Rose O’Neill, UK Freshwater Policy Manager at the World Wildlife Fund, said:
There are around 1,500 sewer overflows across England releasing raw sewage into our rivers. [Water companies] simply can’t continue treating our rivers as their dumping ground.
Shrugging of shoulders
But Thames Water shareholders are probably not concerned about the fine. Because Thames Water’s profits dwarf its £20m fine. In 2015/16, it made an operating profit of £742m and paid out £82m in dividends to shareholders. And Thames Water’s owners probably don’t care about the fine, or the environmental damage, either. As they are a web of foreign groups and companies.
Kemble Water Holdings Ltd bought Thames Water in 2007. It in turn is owned by a consortium of investment management companies, foreign governments like China [paywall] and the United Arab Emirates, and pension funds. On 14 March, Macquarie (an Australian infrastructure bank nicknamed ‘the vampire kangaroo‘) sold [paywall] its stake in Kemble Water for around £1.35bn. Canadian pension fund Borealis Infrastructure and the Kuwait Investment Authority bought the stake.

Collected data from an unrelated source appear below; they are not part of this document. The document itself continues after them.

[src/rtl/matrix_to_sevenseg_pkg.sv]
// Shared definitions for the LED-matrix to seven-segment decoder: geometry,
// segment indices, the segment-to-pixel map and the capture FSM state type.
package matrix_pkg;

  localparam int MATRIX_ROWS = 8;
  localparam int MATRIX_COLS = 4;

  localparam int SEG_A = 0;
  localparam int SEG_B = 1;
  localparam int SEG_C = 2;
  localparam int SEG_D = 3;
  localparam int SEG_E = 4;
  localparam int SEG_F = 5;
  localparam int SEG_G = 6;

  typedef struct packed {
    logic [2:0] row;
    logic [1:0] col;
  } pix_t;

  // Two pixels per segment, indexed [segment][pixel]
  localparam pix_t SEG_PIX [7][2] = '{
    '{'{3'd0, 2'd1}, '{3'd0, 2'd2}},
    '{'{3'd1, 2'd3}, '{3'd2, 2'd3}},
    '{'{3'd4, 2'd3}, '{3'd5, 2'd3}},
    '{'{3'd6, 2'd1}, '{3'd6, 2'd2}},
    '{'{3'd4, 2'd0}, '{3'd5, 2'd0}},
    '{'{3'd1, 2'd0}, '{3'd2, 2'd0}},
    '{'{3'd3, 2'd1}, '{3'd3, 2'd2}}
  };

  typedef enum logic [1:0] {
    ST_WAIT_COL = 2'd0,
    ST_SETTLE   = 2'd1,
    ST_HOLD     = 2'd2,
    ST_EMIT     = 2'd3
  } state_t;

endpackage

[src/rtl/matrix_to_sevenseg_if.sv]
// Matrix-side inputs and decoded seven-segment outputs of matrix_to_sevenseg.
interface matrix_to_sevenseg_if;
  logic [7:0] io_out;
  logic [3:0] io_col;
  logic [7:0] sevenseg_out;
  logic       frame_valid;
  logic       frame_error;
  logic       stale;

  modport master (output io_out, io_col, input sevenseg_out, frame_valid, frame_error, stale);
  modport slave  (input io_out, io_col, output sevenseg_out, frame_valid, frame_error, stale);
endinterface

[src/rtl/matrix_to_sevenseg_decode.sv]
// Combinational map of one captured 8x4 frame (1 = lit) to active-low
// segments plus a malformed-frame flag.
module matrix_frame_decode
  import matrix_pkg::*;
(
  input  logic [MATRIX_COLS-1:0][MATRIX_ROWS-1:0] frame,
  output logic [6:0]                              seg,
  output logic                                    error
);

  logic [MATRIX_COLS-1:0][MATRIX_ROWS-1:0] used_s;
  logic                                    partial_s;
  logic                                    p0_s;
  logic                                    p1_s;

  // Segment decode; a lone lit pixel of a pair or any unmapped pixel is an error
  always_comb begin
    used_s    = '0;
    seg       = 7'h7F;
    partial_s = 1'b0;
    p0_s      = 1'b0;
    p1_s      = 1'b0;
    for (int s = 0; s < 7; s++) begin
      p0_s = frame[SEG_PIX[s][0].col][SEG_PIX[s][0].row];
      p1_s = frame[SEG_PIX[s][1].col][SEG_PIX[s][1].row];
      seg[s] = ~(p0_s & p1_s);
      partial_s = partial_s | (p0_s ^ p1_s);
      used_s[SEG_PIX[s][0].col][SEG_PIX[s][0].row] = 1'b1;
      used_s[SEG_PIX[s][1].col][SEG_PIX[s][1].row] = 1'b1;
    end
    error = partial_s | (|(frame & ~used_s));
  end

endmodule

[src/rtl/matrix_to_sevenseg.sv]
// Receives a strobed 8x4 active-low LED matrix scan, captures each column once
// it has settled and turns every complete four-column frame into a segment byte.
module matrix_to_sevenseg
  import matrix_pkg::*;
#(
  parameter int SYNC_STAGES = 2,
  parameter int SETTLE      = 4,
  parameter int TIMEOUT     = 20000
) (
  input  logic                 clk,
  input  logic                 rst_n,
  matrix_to_sevenseg_if.slave  mif
);

  localparam int LIMIT = (TIMEOUT > SETTLE) ? TIMEOUT : SETTLE;
  localparam int CNT_W = $clog2(LIMIT) + 1;
  localparam logic [CNT_W-1:0] SETTLE_LAST  = CNT_W'(SETTLE - 1);
  localparam logic [CNT_W-1:0] TIMEOUT_LAST = CNT_W'(TIMEOUT - 1);
  localparam logic [CNT_W-1:0] TIMEOUT_MAX  = CNT_W'(TIMEOUT);

  logic [7:0] row_sync_s;
  logic [3:0] col_sync_s;
  logic [7:0] lit_s;
  logic       col_valid_s;
  logic [1:0] col_idx_s;

  state_t                                  state_r, state_nxt_s;
  logic [1:0]                              col_r;
  logic [7:0]                              row_ref_r;
  logic [CNT_W-1:0]                        settle_cnt_r;
  logic [CNT_W-1:0]                        tmo_cnt_r;
  logic [MATRIX_COLS-1:0][MATRIX_ROWS-1:0] frame_buf_r;
  logic [3:0]                              seen_r;
  logic [3:0]                              seen_nxt_s;
  logic                                    tmo_hit_s, capture_s, frame_done_s, restart_s;
  logic [6:0]                              seg_dec_s;
  logic                                    err_dec_s;
  logic [7:0]                              seg_r, seg_nxt_s;
  logic                                    fv_r, fv_nxt_s, err_r, err_nxt_s, stale_r, stale_nxt_s;

  generate
    if (SYNC_STAGES == 0) begin : g_nosync
      assign row_sync_s = mif.io_out;
      assign col_sync_s = mif.io_col;
    end else begin : g_sync
      logic [7:0] row_pipe_r [SYNC_STAGES];
      logic [3:0] col_pipe_r [SYNC_STAGES];
      // Synchronizer chain, idles at the "nothing strobed" level
      always_ff @(posedge clk) begin
        if (!rst_n) begin
          for (int i = 0; i < SYNC_STAGES; i++) begin
            row_pipe_r[i] <= 8'hFF;
            col_pipe_r[i] <= 4'hF;
          end
        end else begin
          row_pipe_r[0] <= mif.io_out;
          col_pipe_r[0] <= mif.io_col;
          for (int i = 1; i < SYNC_STAGES; i++) begin
            row_pipe_r[i] <= row_pipe_r[i-1];
            col_pipe_r[i] <= col_pipe_r[i-1];
          end
        end
      end
      assign row_sync_s = row_pipe_r[SYNC_STAGES-1];
      assign col_sync_s = col_pipe_r[SYNC_STAGES-1];
    end
  endgenerate

  assign lit_s = ~row_sync_s;

  // One-cold strobe to column index
  always_comb begin
    col_valid_s = 1'b1;
    col_idx_s   = 2'd0;
    case (col_sync_s)
      4'b1110: col_idx_s = 2'd0;
      4'b1101: col_idx_s = 2'd1;
      4'b1011: col_idx_s = 2'd2;
      4'b0111: col_idx_s = 2'd3;
      default: col_valid_s = 1'b0;
    endcase
  end

  assign tmo_hit_s    = (tmo_cnt_r == TIMEOUT_LAST);
  assign capture_s    = (state_r == ST_SETTLE) && col_valid_s && (col_idx_s == col_r) &&
                        (lit_s == row_ref_r) && (settle_cnt_r == SETTLE_LAST) && !tmo_hit_s;
  assign seen_nxt_s   = seen_r | (4'b0001 << col_r);
  assign frame_done_s = capture_s && (seen_nxt_s == 4'hF);
  assign restart_s    = col_valid_s && !tmo_hit_s &&
                        ((state_r == ST_WAIT_COL) ||
                         (((state_r == ST_SETTLE) || (state_r == ST_HOLD)) && (col_idx_s != col_r)));

  matrix_frame_decode u_decode (
    .frame (frame_buf_r),
    .seg   (seg_dec_s),
    .error (err_dec_s)
  );

  // State register
  always_ff @(posedge clk) begin
    if (!rst_n) begin
      state_r <= ST_WAIT_COL;
    end else begin
      state_r <= state_nxt_s;
    end
  end

  // Next-state logic; a timeout abandons whatever was in progress
  always_comb begin
    state_nxt_s = state_r;
    if (tmo_hit_s) begin
      state_nxt_s = ST_WAIT_COL;
    end else begin
      case (state_r)
        ST_WAIT_COL: state_nxt_s = col_valid_s ? ST_SETTLE : ST_WAIT_COL;
        ST_SETTLE: begin
          if (!col_valid_s)      state_nxt_s = ST_WAIT_COL;
          else if (capture_s)    state_nxt_s = frame_done_s ? ST_EMIT : ST_HOLD;
          else                   state_nxt_s = ST_SETTLE;
        end
        ST_HOLD: begin
          if (!col_valid_s)             state_nxt_s = ST_WAIT_COL;
          else if (col_idx_s != col_r)  state_nxt_s = ST_SETTLE;
          else                          state_nxt_s = ST_HOLD;
        end
        ST_EMIT:  state_nxt_s = ST_HOLD;
        default:  state_nxt_s = ST_WAIT_COL;
      endcase
    end
  end

  // Output logic: outputs change only on EMIT, stale also on timeout
  always_comb begin
    seg_nxt_s   = seg_r;
    fv_nxt_s    = 1'b0;
    err_nxt_s   = err_r;
    stale_nxt_s = stale_r;
    if (state_r == ST_EMIT) begin
      seg_nxt_s   = {1'b1, seg_dec_s};
      fv_nxt_s    = 1'b1;
      err_nxt_s   = err_dec_s;
      stale_nxt_s = 1'b0;
    end else if (tmo_hit_s) begin
      stale_nxt_s = 1'b1;
    end else begin
      stale_nxt_s = stale_r;
    end
  end

  // Capture datapath, counters and registered outputs
  always_ff @(posedge clk) begin
    if (!rst_n) begin
      col_r        <= 2'd0;
      row_ref_r    <= 8'h00;
      settle_cnt_r <= '0;
      tmo_cnt_r    <= '0;
      frame_buf_r  <= '0;
      seen_r       <= 4'h0;
      seg_r        <= 8'hFF;
      fv_r         <= 1'b0;
      err_r        <= 1'b0;
      stale_r      <= 1'b1;
    end else begin
      seg_r   <= seg_nxt_s;
      fv_r    <= fv_nxt_s;
      err_r   <= err_nxt_s;
      stale_r <= stale_nxt_s;
      if (capture_s) begin
        frame_buf_r[col_r] <= row_ref_r;
      end
      if (tmo_hit_s || (state_r == ST_EMIT)) begin
        seen_r <= 4'h0;
      end else if (capture_s) begin
        seen_r <= seen_nxt_s;
      end
      if (capture_s) begin
        tmo_cnt_r <= '0;
      end else if (tmo_cnt_r != TIMEOUT_MAX) begin
        tmo_cnt_r <= tmo_cnt_r + 1'b1;
      end
      // Any row movement while settling restarts the stability count
      if (restart_s) begin
        col_r        <= col_idx_s;
        row_ref_r    <= lit_s;
        settle_cnt_r <= '0;
      end else if ((state_r == ST_SETTLE) && (lit_s != row_ref_r)) begin
        row_ref_r    <= lit_s;
        settle_cnt_r <= '0;
      end else if (settle_cnt_r != SETTLE_LAST) begin
        settle_cnt_r <= settle_cnt_r + 1'b1;
      end
    end
  end

  assign mif.sevenseg_out = seg_r;
  assign mif.frame_valid  = fv_r;
  assign mif.frame_error  = err_r;
  assign mif.stale        = stale_r;

endmodule

[src/flat_wrapper.sv]
// flat-port wrapper written by rule: the top's interface ports become plain ports
module matrix_to_sevenseg_flat import matrix_pkg::*;
#(
  parameter int SYNC_STAGES = 2,
  parameter int SETTLE      = 4,
  parameter int TIMEOUT     = 20000
)
  (clk, rst_n, mif_io_out, mif_io_col, mif_sevenseg_out, mif_frame_valid, mif_frame_error, mif_stale);
  matrix_to_sevenseg_if mif_i ();
  input  logic clk;
  input  logic rst_n;
  input wire logic [$bits(mif_i.io_out)-1:0] mif_io_out;
  input wire logic [$bits(mif_i.io_col)-1:0] mif_io_col;
  output wire logic [$bits(mif_i.sevenseg_out)-1:0] mif_sevenseg_out;
  output wire logic [$bits(mif_i.frame_valid)-1:0] mif_frame_valid;
  output wire logic [$bits(mif_i.frame_error)-1:0] mif_frame_error;
  output wire logic [$bits(mif_i.stale)-1:0] mif_stale;
  assign mif_i.io_out = mif_io_out;
  assign mif_i.io_col = mif_io_col;
  assign mif_sevenseg_out = mif_i.sevenseg_out;
  assign mif_frame_valid = mif_i.frame_valid;
  assign mif_frame_error = mif_i.frame_error;
  assign mif_stale = mif_i.stale;
  matrix_to_sevenseg #(.SYNC_STAGES(SYNC_STAGES), .SETTLE(SETTLE), .TIMEOUT(TIMEOUT)) u_core (.clk(clk), .rst_n(rst_n), .mif(mif_i));
endmodule
[config.mk]
export PLATFORM = sky130hd
export DESIGN_NAME = matrix_to_sevenseg_flat
export DESIGN_NICKNAME = d
export VERILOG_FILES = /design/src/rtl/matrix_to_sevenseg_pkg.sv /design/src/rtl/matrix_to_sevenseg_if.sv /design/src/rtl/matrix_to_sevenseg_decode.sv /design/src/rtl/matrix_to_sevenseg.sv /design/src/flat_wrapper.sv
export SDC_FILE = /design/constraint.sdc
export NUM_CORES = 1
export LEC_CHECK = 0
export BUFFER_PORTS_ARGS = -buffer_cell sky130_fd_sc_hd__buf_2
export CAP_MARGIN = 20
export CORE_MARGIN = 2
export CORE_UTILIZATION = 30
export CTS_CLUSTER_SIZE = 30
export DETAILED_ROUTE_END_ITERATION = 10
export PLACE_DENSITY = 0.44
export SETUP_SLACK_MARGIN = 0.4
export SLEW_MARGIN = 10
export SYNTH_ARGS = -nofsm -noshare
export SYNTH_HDL_FRONTEND = slang
export SYNTH_SLANG_ARGS = --single-unit
export TNS_END_PERCENT = 20
[constraint.sdc]
create_clock -name clk -period 3.4 [get_ports clk]
set_input_delay 0.34 -clock clk [delete_from_list [all_inputs] [get_ports clk]]
set_output_delay 0.34 -clock clk [all_outputs]
set_load 0.05 [all_outputs]
==> impl_metrics.py, run 1 <==
metrics = {
    "power_and_ir_drop": {
        "power_mw": 3.31,
        "leakagePower_nw": 2.27,
        "worst_ir_drop_vdd_mv": 0.413,
        "power_density_nw_per_um2": 575,
    },
    "logic_synthesis": {
        "synth_top_cell_by_area": "dfxtp_1",
        "syn_area_sq_um": 4890,
        "synth-edff-count": 0,
        "synth_area_leaders": "dfxtp_1, mux2i_1, nand2_1",
        "yosysWarnings": 0,
        "ys_ff_latch": 114,
        "netlist.area_leader.share_pct": 46.6,
        "synth_cells": 496,
        "ys_seq_area_share_pct": 46.6,
        "synthTopCellsByCount": "dfxtp_1, nand2_1, mux2i_1",
        "avgSynthCellArea_sq_um": 9.87,
        "synth.net_count": 525,
        "yosysMostFrequentCell": "dfxtp_1",
        "ys.flop_type": "dfxtp_1",
        "ys_types": 57,
        "async_flop_share_pct": 0,
    },
    "final_layout": {
        "nFillCells": 1641,
        "area_growth_pct": 17.6,
        "fin_area_sq_um": 5750,
        "multi_input_area_sq_um": 2440,
        "antennaDiodeCount": 0,
        "regArea_sq_um": 2280,
        "final_cells": 745,
        "layout.nets": 546,
        "drive_gt1_share_pct": 14.9,
        "utilization_pct": 36.1,
    },
    "timing": {
        "maxSlewViolCount": 0,
        "setup_violations": 0,
        "max_freq_mhz": 393,
        "tightest_slew_ns": 0.661,
        "fin_crit_sh_pct": 74.9,
        "setup_tns_ns": 0,
        "finalCriticalPeriod_ns": 2.55,
        "worst_slack_ns": 0.855,
        "skew_ns": 0.00833,
        "hold_viol": 0,
        "holdWs_ns": 0.111,
        "slew_headroom_pct": 55.7,
        "rsz0062_at_grt": "false",
    },
    "global_routing": {
        "grt_pass1_wl_um": 16100,
        "grt_overflow": 0,
        "first_global_vias": 3226,
        "grt_antenna_before_repair": 0,
        "grt_max_degree": 43,
        "track_usage_pct": 11.7,
    },
    "route": {
        "detail_route.vias_per_cell": 4.50,
        "drc": 0,
        "ant_nets": 0,
        "drt_iter0_drc": 184,
        "dr.pass1.iters": 4,
        "drt-total-wl_um": 9380,
        "dr_total_vias": 3350,
        "wl_per_cell_um": 12.6,
    },
    "worst_setup_path": {
        "crit_arrival_ns": 2.81,
        "crit_start": "u_core.settle_cnt_r[0]$_SDFFE_PP0P_",
        "crit_path_end": "u_core.frame_buf_r[4]$_SDFFE_PN0P_",
        "end_kind": "flip-flop",
        "reg2reg_to": "u_core.frame_buf_r[4]$_SDFFE_PN0P_",
        "worstPathMaxFanout": 9,
        "ff2ff_path_depth": 6,
        "r2r_setup_slack_ns": 0.85,
        "crit_required_ns": 3.67,
        "critPathKind": "flip-flop to flip-flop",
        "reg2reg_from": "u_core.settle_cnt_r[0]$_SDFFE_PP0P_",
        "start_kind": "flip-flop",
    },
    "clock_tree": {
        "cts.repair.resized": 0,
        "postCtsSetupBuffers": 0,
        "cts_tree": "yes",
        "clkLatencyLatePin_ns": 0.41,
        "htreeDepth": 4,
        "path_clk_slew_ns": 0.05,
        "cts_buffers": 17,
        "cts_root_buffer": "clkbuf_16",
        "clkSinkCount": 114,
        "clk_path_buf_depth": 2,
        "ctsHoldBuffers": 0,
    },
    "floorplanning": {
        "die-height_um": 132,
        "start_util_pct": 30.7,
        "die-area_sq_um": 17400,
        "die_w_um": 132,
        "io_pins": 25,
        "core_sq_um": 15900,
        "row_count": 46,
    },
    "min_path": {
        "hold_class": "input port to flip-flop",
    },
    "placed_design": {
        "dp_slack_ns": 0.808,
        "gp_congestion": 0.753,
        "dp_hpwl_um": 6440,
        "placed_area_sq_um": 5160,
        "dp_cells": 714,
        "port_buffers": 23,
    },
    "outcome": {
        "run_status": "finished clean",
    },
    "job": {
        "max-cap-violations": 0,
    },
}
==> state kept, by name, summed over array words and instances (netlist names) <==
signal and flops:
u_core.tmo_cnt_r 16, u_core.mif.stale 1, u_core.state_r 2, u_core.g_sync.col_pipe_r 8
u_core.seen_r 4, u_core.row_ref_r 8, u_core.frame_buf_r 32, u_core.g_sync.row_pipe_r 16
u_core.mif.frame_error 1, u_core.col_r 2, u_core.mif.sevenseg_out 7, u_core.mif.frame_valid 1
u_core.settle_cnt_r 16
==> cells by family (layout without fill, tap and decap cells) <==
logic type               count (synthesis)  count (layout)  synth area share [%]
other                                    1               1                0.0766
AND/OR/NAND/NOR                        218             218                  24.4
adder cells (fa/ha/maj)                 15              15                  3.83
flip-flops                             114             114                  46.6
buffers and inverters                   34              67                  3.58
multiplexers                            44              44                  9.00
XOR/XNOR                                38              38                  6.80
AO/OA/AOI/OAI                           32              32                  5.67
==> routing by layer <==
| metal | vias up | GRT usage, % | wire length [um] |
|---|---|---|---|
| li1 | 1752 | - | - |
| met1 | 1547 | 15.8 | 4980 |
| met2 | 44 | 16.7 | 3940 |
| met3 | 7 | 4.23 | 337 |
| met4 | 0 | 5.13 | 130 |
| met5 | - | 0 | 0 |
==> worst max-delay path: stages (launching register included) <==
cell,delay [ns]
dfxtp_1,0.41
ha_1,0.26
nor4b_2,0.26
nand4_2,0.25
nor4_4,0.37
nand4_1,0.59
mux2i_1,0.26
==> cell type report <==
cell class                 count  share of cell area [%]
tap                          216                    4.70
clock inverter                 5                    1.74
clock buffer                  26                    8.50
multi-input combinational    348                    42.4
sequential                   114                    39.7
inverter                      10                   0.652
timing repair buffer          26                    2.39
==> cell usage in the layout, fill, tap and decap left out, types with 14 or more instances in the layout <==
cell       count
buf_2         23
clkbuf_16     17
dfxtp_1      114
ha_1          15
mux2i_1       44
nand2_1       65
nand2b_1      34
nand3_1       14
nand4_1       19
nor2_1        31
xor2_1        26
==> how the worst min path moves through the flow <==
stage / startpoint / endpoint / slack (ns) / cells after the start
global placement: u_core.g_sync.col_pipe_r[0][3]$_SDFF_PN1_ / u_core.g_sync.col_pipe_r[0][7]$_SDFF_PN1_ / 0.39 / 1
finish: mif_io_out[4] / u_core.g_sync.row_pipe_r[0][4]$_SDFF_PN1_ / 0.11 / 2
CTS: mif_io_out[6] / u_core.g_sync.row_pipe_r[0][6]$_SDFF_PN1_ / 0.08 / 2
detailed placement: u_core.g_sync.col_pipe_r[0][2]$_SDFF_PN1_ / u_core.g_sync.col_pipe_r[0][6]$_SDFF_PN1_ / 0.39 / 1
global route: mif_io_out[6] / u_core.g_sync.row_pipe_r[0][6]$_SDFF_PN1_ / 0.09 / 2
floorplan: u_core.g_sync.col_pipe_r[0][0]$_SDFF_PN1_ / u_core.g_sync.col_pipe_r[0][4]$_SDFF_PN1_ / 0.39 / 1
==> power by group <==
part | internal, mW | switching, mW | total (mW)
sequential | 1.36 | 0.0232 | 1.39
clock | 1.20 | 0.566 | 1.77
combinational | 0.0608 | 0.0938 | 0.155
Power figures use the tool's default switching activity.
==> inputs of run 2 (changes only) <==
--- a/config.mk
+++ b/config.mk
@@ -11,7 +11,7 @@
 export CORE_UTILIZATION = 30
 export CTS_CLUSTER_SIZE = 30
 export DETAILED_ROUTE_END_ITERATION = 10
-export PLACE_DENSITY = 0.44
+export PLACE_DENSITY = 0.45
 export SETUP_SLACK_MARGIN = 0.4
 export SLEW_MARGIN = 10
 export SYNTH_ARGS = -nofsm -noshare
==> constraint.sdc (replaced) <==
create_clock -name clk -period 2.1 [get_ports clk]
set_input_delay 0.21 -clock clk [delete_from_list [all_inputs] [get_ports clk]]
set_output_delay 0.21 -clock clk [all_outputs]
set_load 0.05 [all_outputs]
==> run 2 against run 1 <==
Effect of this change:
- cell count is 5.5% higher
- core utilization is 3.5 points higher
- largest cell class unchanged
- sequential share of layout area is 3.1 points lower
- flip-flop and latch count stayed put
- die area stayed put
- critical endpoint is now u_core.state_r[1]$_SDFF_PP0_
- worst hold slack better by 0.030 ns
- combinational power is 120% higher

Thames Water Director Richard Aylard said:
We have failed in our responsibility to the environment and that hurts both personally and professionally, because we do care. We’ve also failed in our responsibility to our customers who pay us to provide an essential public service all the time, every day and not just some of the time, and we apologise for all of those failings.
We need a resolution
Thames Water’s £20m fine is welcome. But the case highlights a serious problem within our utility companies. Because how can foreign banks, pension funds and governments seriously be expected to concern themselves with the UK’s environment when their main motivators are profit? We need to have a real debate about the future of this country’s utility companies. Because nationalisation is long overdue.